I have questions about LTO respecting -target values. Here’s my reproducer code (tested using LLVM 13):
// a.h
#pragma once
struct A {
A();
int a;
};
// a.cc
#include "a.h"
int foo();
A::A() {
a = foo();
}
A a;
// b.cc
#include "a.h"
extern A a;
int bar() {
return a.a;
}
This is unexpected to me, but is it actually an expected outcome?
Is there a way to control LTO’s above section behavior via a flag or linker script?
Alternatively, is there a way to force a .ctors-style ordering of .init_array? I believe this would allow migration from .ctors to .init_array while negating the observable difference between them (yes, I’m somewhat nervous about exposing a latent static init fiasco).
Not honouring the target triple of the input bitcode sounds like a bug. Probably the version is being discarded and set to the default rather than the max of all inputs.
You used a discouraged way to perform the link (invoking the linker directly). If you invoke Clang Driver for the link action, --target=x86_64-unknown-freebsd9 will tell the backend to use .ctors.

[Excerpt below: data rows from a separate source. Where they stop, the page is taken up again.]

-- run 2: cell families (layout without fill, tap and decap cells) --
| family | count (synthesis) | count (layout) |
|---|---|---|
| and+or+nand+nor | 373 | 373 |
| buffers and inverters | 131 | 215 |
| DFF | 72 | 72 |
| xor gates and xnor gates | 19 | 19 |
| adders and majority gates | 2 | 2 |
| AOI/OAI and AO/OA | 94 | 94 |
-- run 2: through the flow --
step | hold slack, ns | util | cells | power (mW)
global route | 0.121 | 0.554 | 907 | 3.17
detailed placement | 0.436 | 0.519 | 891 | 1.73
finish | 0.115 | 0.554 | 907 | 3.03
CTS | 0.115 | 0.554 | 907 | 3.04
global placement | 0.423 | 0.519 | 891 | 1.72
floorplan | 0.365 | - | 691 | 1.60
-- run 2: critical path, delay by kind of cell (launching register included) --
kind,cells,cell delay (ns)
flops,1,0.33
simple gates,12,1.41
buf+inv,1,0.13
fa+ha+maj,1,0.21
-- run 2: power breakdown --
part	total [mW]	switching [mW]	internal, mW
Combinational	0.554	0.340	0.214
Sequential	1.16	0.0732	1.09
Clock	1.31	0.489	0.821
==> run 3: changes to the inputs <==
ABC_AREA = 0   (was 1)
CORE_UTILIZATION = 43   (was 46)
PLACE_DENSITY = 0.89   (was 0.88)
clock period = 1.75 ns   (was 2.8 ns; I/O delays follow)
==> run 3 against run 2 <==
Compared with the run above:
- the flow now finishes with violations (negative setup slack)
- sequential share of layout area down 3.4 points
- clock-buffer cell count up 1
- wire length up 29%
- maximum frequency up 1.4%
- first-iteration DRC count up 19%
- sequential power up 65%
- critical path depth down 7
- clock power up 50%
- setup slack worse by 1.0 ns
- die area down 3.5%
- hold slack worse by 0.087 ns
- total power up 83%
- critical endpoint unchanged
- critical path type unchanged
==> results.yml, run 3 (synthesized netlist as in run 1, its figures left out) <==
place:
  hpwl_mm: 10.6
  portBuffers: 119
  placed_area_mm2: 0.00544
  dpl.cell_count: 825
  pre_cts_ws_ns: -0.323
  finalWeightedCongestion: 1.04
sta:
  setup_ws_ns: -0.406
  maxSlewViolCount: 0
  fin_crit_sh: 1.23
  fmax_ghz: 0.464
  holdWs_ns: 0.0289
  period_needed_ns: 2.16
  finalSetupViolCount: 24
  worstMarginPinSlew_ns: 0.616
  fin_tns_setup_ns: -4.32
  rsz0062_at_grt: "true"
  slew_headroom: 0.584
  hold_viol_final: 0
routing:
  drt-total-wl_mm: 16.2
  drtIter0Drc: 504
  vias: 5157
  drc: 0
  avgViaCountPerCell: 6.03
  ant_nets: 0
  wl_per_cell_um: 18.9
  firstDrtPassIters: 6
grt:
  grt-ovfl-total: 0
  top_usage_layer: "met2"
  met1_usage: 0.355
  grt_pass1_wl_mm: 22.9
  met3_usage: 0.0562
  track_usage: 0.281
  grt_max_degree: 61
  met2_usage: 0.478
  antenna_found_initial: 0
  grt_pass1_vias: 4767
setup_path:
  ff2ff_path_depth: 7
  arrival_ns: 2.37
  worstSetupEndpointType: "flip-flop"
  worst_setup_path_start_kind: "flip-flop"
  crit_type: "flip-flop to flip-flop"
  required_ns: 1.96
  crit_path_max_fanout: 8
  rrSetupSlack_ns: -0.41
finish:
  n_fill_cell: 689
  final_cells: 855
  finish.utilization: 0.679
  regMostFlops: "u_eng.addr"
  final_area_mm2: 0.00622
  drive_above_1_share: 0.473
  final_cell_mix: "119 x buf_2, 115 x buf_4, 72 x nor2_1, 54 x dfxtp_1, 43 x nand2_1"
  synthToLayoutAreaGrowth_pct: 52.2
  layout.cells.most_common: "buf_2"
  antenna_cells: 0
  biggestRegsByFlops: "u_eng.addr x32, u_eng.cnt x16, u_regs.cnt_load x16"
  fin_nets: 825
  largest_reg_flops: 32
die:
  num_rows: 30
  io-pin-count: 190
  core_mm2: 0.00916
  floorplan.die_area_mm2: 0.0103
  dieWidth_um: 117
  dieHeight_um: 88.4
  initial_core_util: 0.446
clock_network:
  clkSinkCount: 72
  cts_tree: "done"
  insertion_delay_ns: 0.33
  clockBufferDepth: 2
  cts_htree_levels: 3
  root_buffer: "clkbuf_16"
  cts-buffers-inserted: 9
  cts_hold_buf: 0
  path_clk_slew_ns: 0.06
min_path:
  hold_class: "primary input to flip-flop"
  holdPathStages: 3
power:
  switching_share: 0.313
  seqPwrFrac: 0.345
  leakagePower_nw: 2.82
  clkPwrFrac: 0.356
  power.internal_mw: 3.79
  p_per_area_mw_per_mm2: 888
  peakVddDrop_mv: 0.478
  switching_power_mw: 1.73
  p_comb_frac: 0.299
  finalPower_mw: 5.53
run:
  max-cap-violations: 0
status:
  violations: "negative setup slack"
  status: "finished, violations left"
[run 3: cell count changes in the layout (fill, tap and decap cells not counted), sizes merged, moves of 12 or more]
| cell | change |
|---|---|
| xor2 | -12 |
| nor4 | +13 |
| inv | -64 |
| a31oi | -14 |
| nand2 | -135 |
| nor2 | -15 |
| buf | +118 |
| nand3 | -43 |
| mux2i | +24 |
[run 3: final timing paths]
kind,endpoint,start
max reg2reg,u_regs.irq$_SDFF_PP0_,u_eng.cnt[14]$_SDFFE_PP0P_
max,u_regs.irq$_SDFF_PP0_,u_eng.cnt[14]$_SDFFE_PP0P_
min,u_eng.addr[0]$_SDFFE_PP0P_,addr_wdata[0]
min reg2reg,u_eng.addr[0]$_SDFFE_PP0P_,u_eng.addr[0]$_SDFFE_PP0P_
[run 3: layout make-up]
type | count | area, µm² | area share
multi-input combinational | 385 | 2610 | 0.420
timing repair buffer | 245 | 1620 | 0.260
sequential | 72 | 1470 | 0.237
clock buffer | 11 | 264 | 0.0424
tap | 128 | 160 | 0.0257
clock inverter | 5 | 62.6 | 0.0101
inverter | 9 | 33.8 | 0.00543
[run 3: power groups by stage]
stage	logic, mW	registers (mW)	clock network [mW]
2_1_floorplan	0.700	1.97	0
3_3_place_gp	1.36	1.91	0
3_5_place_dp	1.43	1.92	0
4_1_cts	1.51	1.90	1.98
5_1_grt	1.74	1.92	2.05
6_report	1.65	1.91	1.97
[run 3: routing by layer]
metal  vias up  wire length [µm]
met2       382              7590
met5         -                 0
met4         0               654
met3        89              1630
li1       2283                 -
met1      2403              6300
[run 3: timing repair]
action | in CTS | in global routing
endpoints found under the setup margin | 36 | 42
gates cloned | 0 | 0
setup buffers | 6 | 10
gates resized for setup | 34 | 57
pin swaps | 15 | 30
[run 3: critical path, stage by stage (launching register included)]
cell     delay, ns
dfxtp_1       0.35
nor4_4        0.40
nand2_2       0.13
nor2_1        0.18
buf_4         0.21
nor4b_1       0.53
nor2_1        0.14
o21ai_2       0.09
File: src/rtl/sclgen_pkg.sv
package sclgen_pkg;

    // Phase of the SCL period
    typedef enum logic [1:0] {
        PH_IDLE = 2'd0,   // disabled, SCL released
        PH_LOW  = 2'd1,   // SCL driven low, counting
        PH_RISE = 2'd2,   // SCL released, waiting to read high
        PH_HIGH = 2'd3    // SCL released and high, counting
    } scl_phase_e;

endpackage

File: src/rtl/sclgen_prescale.sv
module sclgen_prescale #(
    parameter int PRE_W = 2
) (
    input  logic             clk_i,
    input  logic             rst_ni,
    input  logic             run_i,
    input  logic [PRE_W-1:0] div_i,
    output logic             tick_o
);

    typedef struct packed {
        logic [PRE_W-1:0] cnt;
    } pre_state_t;

    pre_state_t st_d, st_q;

    always_comb begin
        st_d = st_q;
        if (!run_i) begin
            st_d.cnt = '0;
        end else if (st_q.cnt == div_i) begin
            st_d.cnt = '0;
        end else begin
            st_d.cnt = st_q.cnt + 1'b1;
        end
    end

    assign tick_o = run_i && (st_q.cnt == div_i);

    always_ff @(posedge clk_i or negedge rst_ni) begin
        if (!rst_ni) begin
            st_q <= '0;
        end else begin
            st_q <= st_d;
        end
    end

endmodule

File: src/rtl/sclgen_phase_ctl.sv
module sclgen_phase_ctl
    import sclgen_pkg::*;
#(
    parameter int CNT_W = 9
) (
    input  logic             clk_i,
    input  logic             rst_ni,
    input  logic             en_i,
    input  logic             tick_i,
    input  logic [CNT_W-1:0] half_i,
    input  logic [CNT_W-1:0] mid_i,
    input  logic             scl_in_i,
    output scl_phase_e       phase_o,
    output logic             start_o,
    output logic             scl_low_o,
    output logic             shift_stb_o,
    output logic             sample_stb_o
);

    typedef struct packed {
        scl_phase_e       ph;
        logic [CNT_W-1:0] cnt;
    } ctl_state_t;

    ctl_state_t st_d, st_q;
    logic       last_tick;

    assign last_tick = (st_q.cnt == half_i - 1'b1);

    always_comb begin
        st_d    = st_q;
        start_o = 1'b0;
        if (!en_i) begin
            st_d.ph  = PH_IDLE;
            st_d.cnt = '0;
        end else begin
            unique case (st_q.ph)
                PH_IDLE: begin
                    st_d.ph  = PH_LOW;
                    st_d.cnt = '0;
                    start_o  = 1'b1;
                end
                PH_LOW: begin
                    if (tick_i) begin
                        if (last_tick) begin
                            st_d.ph  = PH_RISE;
                            st_d.cnt = '0;
                        end else begin
                            st_d.cnt = st_q.cnt + 1'b1;
                        end
                    end
                end
                PH_RISE: begin
                    if (tick_i && scl_in_i) begin
                        st_d.ph  = PH_HIGH;
                        st_d.cnt = '0;
                    end
                end
                PH_HIGH: begin
                    if (tick_i) begin
                        if (last_tick) begin
                            st_d.ph  = PH_LOW;
                            st_d.cnt = '0;
                            start_o  = 1'b1;
                        end else begin
                            st_d.cnt = st_q.cnt + 1'b1;
                        end
                    end
                end
                default: begin
                    st_d.ph  = PH_IDLE;
                    st_d.cnt = '0;
                end
            endcase
        end
    end

    assign phase_o      = st_q.ph;
    assign scl_low_o    = (st_q.ph == PH_LOW);
    assign shift_stb_o  = tick_i && (st_q.ph == PH_LOW)  && (st_q.cnt == mid_i);
    assign sample_stb_o = tick_i && (st_q.ph == PH_HIGH) && (st_q.cnt == mid_i);

    always_ff @(posedge clk_i or negedge rst_ni) begin
        if (!rst_ni) begin
            st_q <= '{ph: PH_IDLE, cnt: '0};
        end else begin
            st_q <= st_d;
        end
    end

endmodule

@MaskRay When you get the chance, could you take a look at my previous post (build2.sh)? I’m still not sure if there is a bug here or I misunderstood your suggestion.
(And thank you for the blog post you wrote. I found it when looking into this issue and it was incredibly helpful getting me this far.)
Clang 13 is too old and I don’t know whether it works as intended. I checked latest Clang built from source few days ago and it works as intended. The .ctors/.init_array decision is for the whole module and we rely on Clang Driver to set the value based on the target triple. Nowadays Clang supported ELF OSes that don’t use .ctors are all legacy versions (all end-of-life?), it it not necessary to add more support for them.